- Title card
- Directed by: Poomani
- Written by: Poomani
- Starring: Nasser Radhika Thalaivasal Vijay Charle
- Cinematography: Thangar Bachan
- Edited by: B. Lenin; V. T. Vijayan;
- Music by: Ilaiyaraaja
- Production companies: National Film Development Corporation of India; Doordarshan;
- Release date: 22 September 2000;
- Running time: 130 minutes
- Country: India
- Language: Tamil

= Karuvelam Pookkal =

1996 film directed by Poomani

Karuvelam Pookkal is a 2000 Indian Tamil-language film, directed by Poomani.
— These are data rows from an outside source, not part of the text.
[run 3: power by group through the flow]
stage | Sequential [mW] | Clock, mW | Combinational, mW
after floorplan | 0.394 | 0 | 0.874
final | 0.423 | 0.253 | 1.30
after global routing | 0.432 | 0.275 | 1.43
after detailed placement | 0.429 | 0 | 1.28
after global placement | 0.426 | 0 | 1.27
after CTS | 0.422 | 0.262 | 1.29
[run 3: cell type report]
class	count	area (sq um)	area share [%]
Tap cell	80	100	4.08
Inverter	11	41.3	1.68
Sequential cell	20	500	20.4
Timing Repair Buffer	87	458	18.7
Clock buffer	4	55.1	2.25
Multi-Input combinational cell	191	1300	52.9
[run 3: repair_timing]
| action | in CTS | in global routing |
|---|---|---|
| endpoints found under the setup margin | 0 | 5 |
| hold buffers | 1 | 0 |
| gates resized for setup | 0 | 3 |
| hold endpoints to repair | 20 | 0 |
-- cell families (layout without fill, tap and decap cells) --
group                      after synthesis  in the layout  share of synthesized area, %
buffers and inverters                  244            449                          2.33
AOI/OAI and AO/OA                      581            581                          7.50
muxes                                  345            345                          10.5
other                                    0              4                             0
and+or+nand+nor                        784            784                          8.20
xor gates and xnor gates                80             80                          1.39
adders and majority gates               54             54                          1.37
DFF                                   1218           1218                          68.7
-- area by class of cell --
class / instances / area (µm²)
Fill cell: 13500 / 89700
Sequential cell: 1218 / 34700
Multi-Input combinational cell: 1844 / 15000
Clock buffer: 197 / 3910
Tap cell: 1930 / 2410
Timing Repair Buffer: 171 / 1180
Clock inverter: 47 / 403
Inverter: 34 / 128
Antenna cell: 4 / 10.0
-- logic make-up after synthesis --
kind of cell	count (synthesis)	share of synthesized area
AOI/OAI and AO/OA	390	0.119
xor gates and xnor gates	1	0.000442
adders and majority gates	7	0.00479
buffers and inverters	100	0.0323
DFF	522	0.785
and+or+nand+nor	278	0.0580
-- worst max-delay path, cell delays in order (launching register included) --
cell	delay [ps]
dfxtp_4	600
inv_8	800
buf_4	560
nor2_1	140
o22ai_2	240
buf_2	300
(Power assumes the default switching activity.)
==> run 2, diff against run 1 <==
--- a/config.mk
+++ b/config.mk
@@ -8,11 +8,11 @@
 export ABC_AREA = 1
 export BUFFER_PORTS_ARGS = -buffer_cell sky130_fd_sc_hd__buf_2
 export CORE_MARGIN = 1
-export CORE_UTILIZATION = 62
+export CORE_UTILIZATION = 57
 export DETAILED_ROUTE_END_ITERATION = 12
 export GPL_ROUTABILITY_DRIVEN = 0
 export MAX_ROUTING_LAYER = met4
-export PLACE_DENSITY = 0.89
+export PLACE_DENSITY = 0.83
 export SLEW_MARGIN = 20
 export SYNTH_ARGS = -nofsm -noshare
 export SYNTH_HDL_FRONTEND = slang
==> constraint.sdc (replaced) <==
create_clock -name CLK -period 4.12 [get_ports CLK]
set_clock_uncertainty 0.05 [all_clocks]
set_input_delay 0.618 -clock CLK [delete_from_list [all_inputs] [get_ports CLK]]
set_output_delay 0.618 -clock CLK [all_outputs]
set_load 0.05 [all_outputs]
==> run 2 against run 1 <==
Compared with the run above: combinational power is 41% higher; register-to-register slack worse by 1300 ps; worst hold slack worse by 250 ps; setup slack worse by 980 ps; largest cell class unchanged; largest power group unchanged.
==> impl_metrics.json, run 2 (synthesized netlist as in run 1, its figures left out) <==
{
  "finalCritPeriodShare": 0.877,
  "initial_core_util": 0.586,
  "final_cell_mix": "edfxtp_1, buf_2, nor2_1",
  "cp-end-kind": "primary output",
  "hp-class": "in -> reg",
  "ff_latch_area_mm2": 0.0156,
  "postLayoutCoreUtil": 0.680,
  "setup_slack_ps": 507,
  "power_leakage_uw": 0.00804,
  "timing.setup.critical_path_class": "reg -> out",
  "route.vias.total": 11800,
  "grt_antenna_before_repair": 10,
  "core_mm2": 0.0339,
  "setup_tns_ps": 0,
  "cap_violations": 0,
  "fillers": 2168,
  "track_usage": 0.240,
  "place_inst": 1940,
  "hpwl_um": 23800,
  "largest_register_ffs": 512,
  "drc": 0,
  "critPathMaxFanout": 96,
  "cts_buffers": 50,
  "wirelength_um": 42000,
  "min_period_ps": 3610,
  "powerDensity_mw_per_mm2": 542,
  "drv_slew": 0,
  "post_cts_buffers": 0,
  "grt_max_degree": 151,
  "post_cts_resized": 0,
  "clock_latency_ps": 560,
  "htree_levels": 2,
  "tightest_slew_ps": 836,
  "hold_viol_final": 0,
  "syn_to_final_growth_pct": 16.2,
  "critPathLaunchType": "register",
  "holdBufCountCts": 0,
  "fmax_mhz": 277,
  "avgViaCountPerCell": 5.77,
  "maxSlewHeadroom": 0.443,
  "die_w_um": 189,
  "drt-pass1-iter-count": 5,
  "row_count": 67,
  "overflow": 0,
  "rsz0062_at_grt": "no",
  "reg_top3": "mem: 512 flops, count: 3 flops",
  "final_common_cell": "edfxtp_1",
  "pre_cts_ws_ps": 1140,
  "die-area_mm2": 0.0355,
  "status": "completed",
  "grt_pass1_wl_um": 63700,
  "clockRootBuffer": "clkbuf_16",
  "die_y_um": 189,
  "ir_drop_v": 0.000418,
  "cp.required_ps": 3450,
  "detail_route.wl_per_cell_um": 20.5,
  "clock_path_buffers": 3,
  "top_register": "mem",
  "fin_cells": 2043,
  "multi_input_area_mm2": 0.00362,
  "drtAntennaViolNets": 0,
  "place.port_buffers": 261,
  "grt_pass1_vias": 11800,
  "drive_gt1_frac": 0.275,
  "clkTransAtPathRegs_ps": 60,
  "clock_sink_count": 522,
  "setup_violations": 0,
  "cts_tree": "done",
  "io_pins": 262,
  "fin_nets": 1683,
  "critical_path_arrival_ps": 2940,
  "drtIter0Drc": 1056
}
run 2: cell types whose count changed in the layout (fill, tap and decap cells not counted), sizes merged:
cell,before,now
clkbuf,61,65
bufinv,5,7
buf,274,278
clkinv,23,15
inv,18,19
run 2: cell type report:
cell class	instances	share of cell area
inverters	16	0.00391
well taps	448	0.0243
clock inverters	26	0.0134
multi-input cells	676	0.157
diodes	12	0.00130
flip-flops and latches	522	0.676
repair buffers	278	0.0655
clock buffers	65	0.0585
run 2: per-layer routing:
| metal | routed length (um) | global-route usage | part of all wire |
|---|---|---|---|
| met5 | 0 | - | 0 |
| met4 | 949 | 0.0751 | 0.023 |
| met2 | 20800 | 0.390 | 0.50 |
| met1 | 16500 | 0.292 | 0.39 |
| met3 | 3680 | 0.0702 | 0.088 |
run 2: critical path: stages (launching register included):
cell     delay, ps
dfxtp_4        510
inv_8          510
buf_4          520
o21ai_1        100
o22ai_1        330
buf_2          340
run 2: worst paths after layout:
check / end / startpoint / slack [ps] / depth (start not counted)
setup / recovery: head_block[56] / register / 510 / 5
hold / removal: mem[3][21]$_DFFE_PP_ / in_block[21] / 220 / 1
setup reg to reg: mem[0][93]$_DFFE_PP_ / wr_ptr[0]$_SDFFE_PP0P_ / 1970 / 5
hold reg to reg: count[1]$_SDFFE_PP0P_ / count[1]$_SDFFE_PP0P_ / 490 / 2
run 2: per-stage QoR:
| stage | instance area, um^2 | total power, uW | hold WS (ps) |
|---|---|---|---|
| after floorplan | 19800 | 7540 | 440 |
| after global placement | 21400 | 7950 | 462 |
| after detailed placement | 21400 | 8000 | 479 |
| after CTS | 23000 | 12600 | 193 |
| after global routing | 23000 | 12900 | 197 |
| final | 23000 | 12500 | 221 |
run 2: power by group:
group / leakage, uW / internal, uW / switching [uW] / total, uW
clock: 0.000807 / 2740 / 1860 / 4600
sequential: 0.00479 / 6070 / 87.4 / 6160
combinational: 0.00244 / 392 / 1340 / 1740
It was jointly produced by National Film Development Corporation of India, and Doordarshan. The film stars Nasser, Radhika, Thalaivasal Vijay and Charle among others. The film's music is composed by Ilaiyaraaja.

== Cast ==
- Nasser as Nallamuthu
- Radhika as Vadivu
- Charle as Mariappan
- Thalaivasal Vijay as Teacher
- Gandhi Mohan (aka) Shakthi as Thangavelu

== Soundtrack ==
The music composed by Ilaiyaraaja.

| Song | Singers | Lyrics | Length |
| Hey Poothathadi | Uma Ramanan | Pulamaipithan | 05:02 |
| Kaalayila Kan | Sujatha | 05:06 |
| Nalla Kaalam | M. S. Viswanathan | Ilaiyaraaja | 04:49 |
| Pallakku Vanthirukku | Bhavatharini | Pulamaipithan | 05:11 |
| Yeale Ada | Ilaiyaraaja | Ilaiyaraaja | 04:26 |

== Reception ==

Malathi Rangarajan of The Hindu wrote, "The fragrance of Karuvelam Pookkal is bound to last in the minds of the discerning audience. A film that makes you think".

== Awards and screenings ==
The film won the Tamil Nadu State Film Award Special Prize in 1996.

The film was screened at the Zanzibar International Film Festival in 1998.